TASK:
Within the records below, how many lines contain "most"? The answer is that number alone.

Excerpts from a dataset

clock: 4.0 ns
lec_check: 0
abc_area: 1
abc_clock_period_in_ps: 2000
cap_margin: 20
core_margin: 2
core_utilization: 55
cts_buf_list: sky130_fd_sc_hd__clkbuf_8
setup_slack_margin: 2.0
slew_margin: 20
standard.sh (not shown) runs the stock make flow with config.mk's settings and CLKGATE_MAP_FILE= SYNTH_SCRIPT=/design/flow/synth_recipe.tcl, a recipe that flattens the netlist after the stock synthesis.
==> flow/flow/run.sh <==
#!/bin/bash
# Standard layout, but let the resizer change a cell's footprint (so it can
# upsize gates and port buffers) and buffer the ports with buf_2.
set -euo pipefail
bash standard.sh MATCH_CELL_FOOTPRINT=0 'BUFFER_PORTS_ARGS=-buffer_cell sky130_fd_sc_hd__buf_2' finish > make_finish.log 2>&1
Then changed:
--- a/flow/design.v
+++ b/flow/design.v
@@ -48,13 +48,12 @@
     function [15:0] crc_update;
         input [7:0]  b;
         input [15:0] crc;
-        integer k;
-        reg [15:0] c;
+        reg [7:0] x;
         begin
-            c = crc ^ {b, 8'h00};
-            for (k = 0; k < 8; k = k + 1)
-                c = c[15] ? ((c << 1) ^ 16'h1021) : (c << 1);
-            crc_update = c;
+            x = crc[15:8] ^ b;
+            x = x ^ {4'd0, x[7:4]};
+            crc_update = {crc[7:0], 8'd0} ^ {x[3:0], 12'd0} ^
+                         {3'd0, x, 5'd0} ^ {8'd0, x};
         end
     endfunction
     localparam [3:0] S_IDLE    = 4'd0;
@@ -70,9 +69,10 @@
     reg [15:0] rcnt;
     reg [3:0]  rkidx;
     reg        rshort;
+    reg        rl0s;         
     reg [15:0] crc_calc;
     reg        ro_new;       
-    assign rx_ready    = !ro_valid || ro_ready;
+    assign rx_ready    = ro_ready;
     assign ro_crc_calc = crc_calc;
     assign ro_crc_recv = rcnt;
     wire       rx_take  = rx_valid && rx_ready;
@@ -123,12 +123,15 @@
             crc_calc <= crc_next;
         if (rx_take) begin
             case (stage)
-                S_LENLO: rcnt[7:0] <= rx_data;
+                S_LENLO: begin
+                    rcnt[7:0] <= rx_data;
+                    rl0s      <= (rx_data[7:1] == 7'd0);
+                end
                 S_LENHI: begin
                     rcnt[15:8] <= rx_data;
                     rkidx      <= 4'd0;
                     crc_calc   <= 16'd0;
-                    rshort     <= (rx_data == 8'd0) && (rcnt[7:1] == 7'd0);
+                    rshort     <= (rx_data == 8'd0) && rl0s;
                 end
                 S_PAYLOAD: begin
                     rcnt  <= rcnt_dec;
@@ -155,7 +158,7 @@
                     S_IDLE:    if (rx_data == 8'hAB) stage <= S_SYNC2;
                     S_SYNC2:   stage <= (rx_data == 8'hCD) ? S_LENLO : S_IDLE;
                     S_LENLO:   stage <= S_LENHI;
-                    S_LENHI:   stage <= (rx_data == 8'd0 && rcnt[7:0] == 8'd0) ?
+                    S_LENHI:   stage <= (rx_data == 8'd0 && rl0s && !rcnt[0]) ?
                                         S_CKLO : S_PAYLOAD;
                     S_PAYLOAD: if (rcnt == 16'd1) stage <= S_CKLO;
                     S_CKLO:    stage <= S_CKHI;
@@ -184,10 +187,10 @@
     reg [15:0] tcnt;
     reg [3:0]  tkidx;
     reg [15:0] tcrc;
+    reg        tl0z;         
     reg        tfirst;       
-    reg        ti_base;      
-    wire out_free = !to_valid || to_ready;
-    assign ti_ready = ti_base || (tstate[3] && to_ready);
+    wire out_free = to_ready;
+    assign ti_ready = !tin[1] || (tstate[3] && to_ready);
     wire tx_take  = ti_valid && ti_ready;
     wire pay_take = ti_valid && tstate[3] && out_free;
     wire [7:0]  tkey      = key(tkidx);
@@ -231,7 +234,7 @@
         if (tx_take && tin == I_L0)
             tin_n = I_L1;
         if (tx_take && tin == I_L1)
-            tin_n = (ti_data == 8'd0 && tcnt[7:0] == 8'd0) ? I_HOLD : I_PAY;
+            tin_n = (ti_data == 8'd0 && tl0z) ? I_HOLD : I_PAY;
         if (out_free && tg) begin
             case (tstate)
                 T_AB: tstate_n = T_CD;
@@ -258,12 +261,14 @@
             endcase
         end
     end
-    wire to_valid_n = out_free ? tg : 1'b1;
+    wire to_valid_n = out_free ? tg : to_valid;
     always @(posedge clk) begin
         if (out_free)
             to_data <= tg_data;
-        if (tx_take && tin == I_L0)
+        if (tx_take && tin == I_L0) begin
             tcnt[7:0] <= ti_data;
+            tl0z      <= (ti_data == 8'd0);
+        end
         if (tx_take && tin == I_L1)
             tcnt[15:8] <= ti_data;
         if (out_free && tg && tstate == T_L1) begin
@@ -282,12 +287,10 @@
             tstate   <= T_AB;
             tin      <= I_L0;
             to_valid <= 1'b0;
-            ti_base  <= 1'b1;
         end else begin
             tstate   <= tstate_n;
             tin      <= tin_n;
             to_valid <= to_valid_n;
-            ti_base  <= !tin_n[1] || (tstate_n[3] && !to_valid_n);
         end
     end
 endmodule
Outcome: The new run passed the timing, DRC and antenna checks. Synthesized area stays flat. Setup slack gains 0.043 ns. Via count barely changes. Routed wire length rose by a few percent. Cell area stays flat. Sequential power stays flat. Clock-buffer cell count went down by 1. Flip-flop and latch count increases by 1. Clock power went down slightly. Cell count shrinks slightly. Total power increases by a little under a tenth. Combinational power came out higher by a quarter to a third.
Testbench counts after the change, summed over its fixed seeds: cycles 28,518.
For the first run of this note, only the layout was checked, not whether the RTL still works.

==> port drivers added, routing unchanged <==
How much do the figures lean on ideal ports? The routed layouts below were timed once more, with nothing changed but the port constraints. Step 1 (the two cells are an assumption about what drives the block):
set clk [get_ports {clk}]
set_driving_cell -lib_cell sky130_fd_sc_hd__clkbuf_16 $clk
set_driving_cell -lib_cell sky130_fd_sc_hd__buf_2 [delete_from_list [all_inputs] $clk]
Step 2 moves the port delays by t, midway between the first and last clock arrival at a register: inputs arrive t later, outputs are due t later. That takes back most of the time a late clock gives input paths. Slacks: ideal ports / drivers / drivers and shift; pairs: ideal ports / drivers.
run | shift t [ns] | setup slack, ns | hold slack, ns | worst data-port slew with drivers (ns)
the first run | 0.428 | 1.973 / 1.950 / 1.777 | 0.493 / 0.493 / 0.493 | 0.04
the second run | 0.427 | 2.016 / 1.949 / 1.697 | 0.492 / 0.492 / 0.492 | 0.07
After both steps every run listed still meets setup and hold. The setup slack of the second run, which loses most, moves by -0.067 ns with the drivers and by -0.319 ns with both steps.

TASK RESULT:
2